Ed is a 2014 Artists Music Guild Award Nominee, a 2014 and 2018 International Music and Entertainment Association Award Winner, a two-time 2015 IMEA Award nominee, a 2015 and 2016 Josie Show Awards winner, an Akademia Awards Winner, and a two-time Indie Music Channel Award winner. Ed won a 2017 Radio Music Award for Best Americana Artist. His animated music video for the Top 20 iTunes charting song, “Red Omen” has been shown at numerous film festivals around the globe, earning accolades and raising funds for Whole Dyslexic Foundation, a cause near and dear to Ed’s heart. Ed is also a gentleman farmer, gardener and paranormal enthusiast. Ed’s brand new single, “Stronger” will be released in January 2020 on MTS Records. Was there something (an experience) or someone in your life that was the "catalyst" for you to start writing music? Tell us about it.


Ed Roman. I guess the biggest catalyst for my adventures and life in music was being labeled dyslexic. I struggled immensely in school academically as a result of this. At a very young age my mother took it upon herself to not only self tutor my sister and I, who both struggle with the “gift”, and she was wonderful enough to put a guitar in my hand at a very young age. As a dyslexic tactical response and three dimensional conceptualize thinking extends from this part of my musical existence. I referred to it as a “gift” after now coming to realize what dyslexia really is. It’s a problem with the framework of education and not with the person.


Let's get this out of the way. What is the CRAZIEST thing that has ever happened to you in your music career?

Ed Roman.. lol..! It depends on what level of crazy we can pallet.
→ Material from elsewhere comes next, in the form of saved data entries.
`config.mk`:
```
export PLATFORM = sky130hd
export DESIGN_NAME = ptm_front
export DESIGN_NICKNAME = d
export VERILOG_FILES = /design/src/rtl/ptm_pkg.sv /design/src/rtl/ptm_front.sv
export SDC_FILE = /design/constraint.sdc
export NUM_CORES = 1
export LEC_CHECK = 0
export ABC_CLOCK_PERIOD_IN_PS = 900
export BUFFER_PORTS_ARGS = -buffer_cell sky130_fd_sc_hd__buf_2
export CAP_MARGIN = 25
export CORE_UTILIZATION = 35
export CTS_CLUSTER_DIAMETER = 60
export DETAILED_ROUTE_END_ITERATION = 6
export GPL_TIMING_DRIVEN = 0
export PLACE_DENSITY = 0.72
export SYNTH_ARGS = -nofsm -noshare
export SYNTH_HDL_FRONTEND = slang
export SYNTH_SLANG_ARGS = --single-unit
```
`constraint.sdc`:
```
create_clock -name clk -period 0.9 [get_ports clk]
set_clock_uncertainty 0.05 [all_clocks]
set_input_delay 0.18 -clock clk [delete_from_list [all_inputs] [get_ports clk]]
set_output_delay 0.18 -clock clk [all_outputs]
set_load 0.05 [all_outputs]
```
`src/rtl/ptm_pkg.sv`:
```
// ----------------------------------------------------------------------------
// ptm_pkg
// Shared types and constants for the prefix table matcher: table sizes,
// channel payload structs, the queued work item and the result codes.
// ----------------------------------------------------------------------------
`default_nettype none

package ptm_pkg;

  localparam int NUM_ENTRIES = 128;
  localparam int MAX_LEN     = 16;

  localparam int IDX_W      = (NUM_ENTRIES > 1) ? $clog2(NUM_ENTRIES) : 1;
  localparam int CNT_W      = $clog2(NUM_ENTRIES + 1);
  localparam int LEN_W      = $clog2(MAX_LEN + 1);
  localparam int CHAR_DEPTH = NUM_ENTRIES * MAX_LEN;
  localparam int CADDR_W    = (CHAR_DEPTH > 1) ? $clog2(CHAR_DEPTH) : 1;

  localparam int QUEUE_DEPTH = 2;

  typedef enum logic {
    OP_LOAD  = 1'b0,
    OP_QUERY = 1'b1
  } op_e;

  localparam logic       KIND_LOAD   = 1'b0;
  localparam logic       KIND_QUERY  = 1'b1;

  localparam logic [1:0] MK_NONE     = 2'd0;
  localparam logic [1:0] MK_PARTIAL  = 2'd1;
  localparam logic [1:0] MK_EXACT    = 2'd2;

  localparam logic [1:0] LS_ADDED    = 2'd0;
  localparam logic [1:0] LS_FULL     = 2'd1;
  localparam logic [1:0] LS_TOO_LONG = 2'd2;

  typedef struct packed {
    logic       cmd;
    logic [7:0] char_code;
    logic       empty_req;
    logic       last;
    logic [7:0] action;
  } in_item_t;

  typedef struct packed {
    logic       kind;
    logic [1:0] match_kind;
    logic [7:0] action_out;
    logic [1:0] load_status;
  } out_item_t;

  // Classified item as it travels from the front end to the engine.
  typedef struct packed {
    op_e        op;
    logic       has_char;
    logic       last;
    logic [7:0] char_code;
    logic [7:0] action;
  } work_t;

endpackage

`default_nettype wire

```
`src/rtl/ptm_front.sv`:
```
// ----------------------------------------------------------------------------
// ptm_front
// Input stage: accepts items, classifies them into load or query work and
// drops items that end nothing and carry no character.
// ----------------------------------------------------------------------------
`default_nettype none

module ptm_front import ptm_pkg::*; (
  input  logic     clk,
  input  logic     rst_n,
  input  logic     in_valid,
  output logic     in_ready,
  input  in_item_t in_data,
  output logic     wr_valid,
  input  logic     wr_ready,
  output work_t    wr_item
);

  logic  vld_r, vld_nxt;
  work_t item_r;
  work_t item_nxt;
  logic  keep;

  // An empty item that does not end the string has no effect anywhere.
  assign keep     = !in_data.empty_req || in_data.last;
  assign in_ready = !vld_r || wr_ready;
  assign wr_valid = vld_r;
  assign wr_item  = item_r;

  always_comb begin
    item_nxt.op        = op_e'(in_data.cmd);
    item_nxt.has_char  = !in_data.empty_req;
    item_nxt.last      = in_data.last;
    item_nxt.char_code = in_data.char_code;
    item_nxt.action    = in_data.action;
    vld_nxt = vld_r;
    if (in_ready) begin
      vld_nxt = in_valid && keep;
    end
  end

  always_ff @(posedge clk) begin
    if (!rst_n) begin
      vld_r <= 1'b0;
    end else begin
      vld_r <= vld_nxt;
    end
  end

  always_ff @(posedge clk) begin
    if (in_valid && in_ready) begin
      item_r <= item_nxt;
    end
  end

endmodule

`default_nettype wire

```
==> reports/qor.csv <==
stage,metric,value,unit
critical_path,Worst path slowest cell,dfxtp_4,
yosys,Synth Area per Inst,23.8,um^2
floorplan,Initial Util,37.2,%
sta,RSZ-0062 raised after global routing,yes,
power_and_ir_drop,Power Internal,0.00144,W
floorplan,I/O pin count,44,
finish,fillers,125,
sta,"Slew Viols, Final",0,
power_and_ir_drop,Net Sw Frac,28.2,%
finish,area of the multi-input gates,45.0,um^2
placement,hpwl dp,754,um
critical_path,kind of critical path,flip-flop to output pin,
global_route,pin count of the biggest net entering global routing,20,
critical_path,CP Cell Sequence,nand2b_4 -> buf_8,
floorplan,Die Wd,44.9,um
floorplan,die area,0.00201,mm^2
cts,Clock H-tree levels,1,
power_and_ir_drop,VDD IR max,1000,uV
critical_path,Startpoint Class,flip-flop,
cts,total CTS buffers,3,
yosys,post-synthesis sequential area ratio,91.8,%
yosys,Synth Instances,27,
sta,worst slew pin tran,0.246,ns
drt,drt drc,0,
cts,Clock Latency Late Sink,0.29,ns
finish,post-route cell area,0.00122,mm^2
finish,n_diodes,0,
yosys,Cell variety after synth,8,
placement,I/O Buffers,43,
sta,setup violators final,41,
sta,max_slew headroom,83.6,%
sta,fin crit share,124,%
sta,setup TNS,-7.86,ns
worst_hold_path,Hold/Removal Path Class,input pin to flip-flop,
cts,CTS Sinks,20,
floorplan,height of the die,44.9,um
critical_path,Critical Path RT,0.67,ns
global_route,initial antenna violation count,0,
critical_path,Max stage delay on crit path,0.37,ns
drt,number of iterations in the first detailed-routing pass,4,
drt,"antenna viol nets, final",0,
yosys,Synth Warn #,0,
finish,Area Overhead vs Synth,89.7,%
power_and_ir_drop,static leakage,0.526,nW
yosys,synthesized net count,50,
placement,DP Area,893,um^2
flow_run,max-cap violations,0,
finish,fraction of layout cells with a size suffix above 1,57.1,%
global_route,GR Overflow Total,0,
floorplan,Rows,15,
finish,sequential cell area,594,um^2
placement,routability cong.,0.653,
yosys,Yosys reg bits,20,
global_route,first-pass GRT wire length,1860,um
status,failing checks,negative setup slack,
power_and_ir_drop,switching pwr,0.000568,W
cts,CTS tree,done,
status,status,"complete, but fails checks",
drt,Starting DRT DRC Count,4,
power_and_ir_drop,Clock Power Share,21.3,%
power_and_ir_drop,total power,0.00201,W
global_route,GRT Util Overall,13.9,%
sta,"Min Clock Period, post-route",1.12,ns
critical_path,crit path DAT,0.89,ns
cts,clock tree buffer depth,2,
sta,Max Fclk,0.893,GHz
drt,Routed WL per cell,13.2,um
critical_path,CP Capture Type,output pin,
cts,CTS Root Cell,clkbuf_4,
global_route,vias in the first global route,446,
drt,WL final,1530,um
critical_path,CP Max Fanout,3,
sta,setup ws final,-0.220,ns
power_and_ir_drop,Comb pwr share,23.3,%
sta,final hold violation count,0,
yosys,Synth Cell Area,643,um^2
cts,Clock transition at path regs,0.11,ns
drt,drt via density,4.30,
finish,nets,115,
power_and_ir_drop,P per Cell Area,1650,mW/mm^2
power_and_ir_drop,Sequential Power Share,55.4,%
sta,hold slack,0.0132,ns
floorplan,core area,0.00173,mm^2
drt,Via Count,499,
worst paths after layout:
kind / start / end / slack [ns] / depth (start not counted)
max: wr_valid / in_ready / -0.22 / 2
max reg2reg: wr_valid / wr_item[13] / -0.20 / 2
min reg2reg: wr_valid / wr_valid / 0.68 / 4
min: in_data[17] / wr_item[15] / 0.01 / 1
sequential cells by signal, summed over array words and instances (netlist names):
name	cells
wr_valid	1
wr_item	19
stage by stage:
stage | setup WS [ns] | utilization (%) | std cells
4_1_cts | -0.214 | 64.2 | 105
3_3_place_gp | -0.168 | 51.7 | 95
2_1_floorplan | -0.337 | - | 27
6_report | -0.220 | 70.7 | 116
5_1_grt | -0.258 | 70.7 | 116
3_5_place_dp | -0.177 | 51.7 | 95
critical path, delay by kind of cell, from the launching register on:
family        cells  cell delay, ns
flops             1            0.37
buf+inv           1            0.14
simple gates      1            0.08
cell usage after synthesis:
cell type | n | share of area [%]
and2_4 | 1 | 1.4
nand2_1 | 1 | 0.58
edfxtp_1 | 19 | 89
o22ai_2 | 1 | 1.9
nor2b_1 | 1 | 0.97
dfxtp_1 | 1 | 3.1
nand2b_4 | 1 | 2.1
inv_1 | 2 | 1.2
power by group through the flow:
stage	sequential (W)	combinational (W)	clock, W
global route	0.00112	0.000491	0.000473
finish	0.00111	0.000469	0.000428
detailed placement	0.00112	0.000341	0
CTS	0.00111	0.000426	0.000424
global placement	0.00112	0.000337	0
floorplan	0.00132	0.0000419	0
logic make-up after synthesis:
logic type | Yosys count | share of synthesized area, %
AOI/OAI and AO/OA | 1 | 1.95
and+or+nand+nor | 4 | 5.06
DFF | 20 | 91.8
buffers and inverters | 2 | 1.17
placed cells by master (no fill, tap or decap), drive strengths merged:
master,synthesis,final
dfxtp,1,1
nand2b,1,1
clkbuf,0,3
nor2b,1,1
o22ai,1,1
buf,0,45
dlygate4sd3,0,15
inv,2,2
nand2,1,1
and2,1,1
clkinv,0,1
edfxtp,19,19
layout make-up:
class / count / share of cell area (%)
Clock buffer: 3 / 1.85
Multi-Input combinational cell: 5 / 3.69
Timing Repair Buffer: 60 / 42.3
Clock inverter: 1 / 0.308
Tap cell: 25 / 2.56
Sequential cell: 20 / 48.7
Inverter: 2 / 0.615
what timing repair did:
action	4_1_cts	5_1_grt
setup buffers	1	1
hold buffers	5	10
hold endpoints to repair	5	10
endpoints found under the setup margin	40	40
resized for setup	42	1
cloned	0	0
per-layer routing:
metal	share of wire, %	global-route usage, %
met2	55	27.4
met1	34	11.1
met5	0	0
met3	10	7.20
met4	0.52	5.45
Power figures use the tool's default switching activity.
Everybody has some sort of pressure gauge as to what is acceptable and unacceptable. I’ve seen and done a lot of crazy things in this industry. We could go down the road of orange projectile vomit or some kind of sexual tangent that revolves around people getting naked on a stage... or we could talk about amazing connections and things that I felt were outside of the realms of possibility. ...I think I’ll go down realms of possibility. Lol. As I mentioned I was labelled dyslexic. Struggled immensely with self-esteem. Had to work three times as hard as most kids in school just to keep a C+ average. Fell in love with an art form that transformed who I was. Gave me measures of dexterity, prowess, humour, intellect, physical stamina a robust connection to the past and the future and enhanced my ability to communicate with people all over the world. A body mind and spirit affirmation. On my last album RED OMEN, I created an anagram out of my own name. Classic dyslexic... The song, RED OMEN, became an internationally renowned 4 1/2 minute animated short. It is now a part of the Whole Dyslexic Society’s figurehead for corporate and public fundraising. It is also assisting in opening a dialogue with ministries of education in regards to implementing simple dyslexic practises and methods for early education. Now you want to talk crazy.


“ A human that struggles immensely with literary academics creates an anagram out of his own name which ends up changing the face of early education. THAT's Immensely WONDERFUL & CRAZY..”

What has been the high point of your music path?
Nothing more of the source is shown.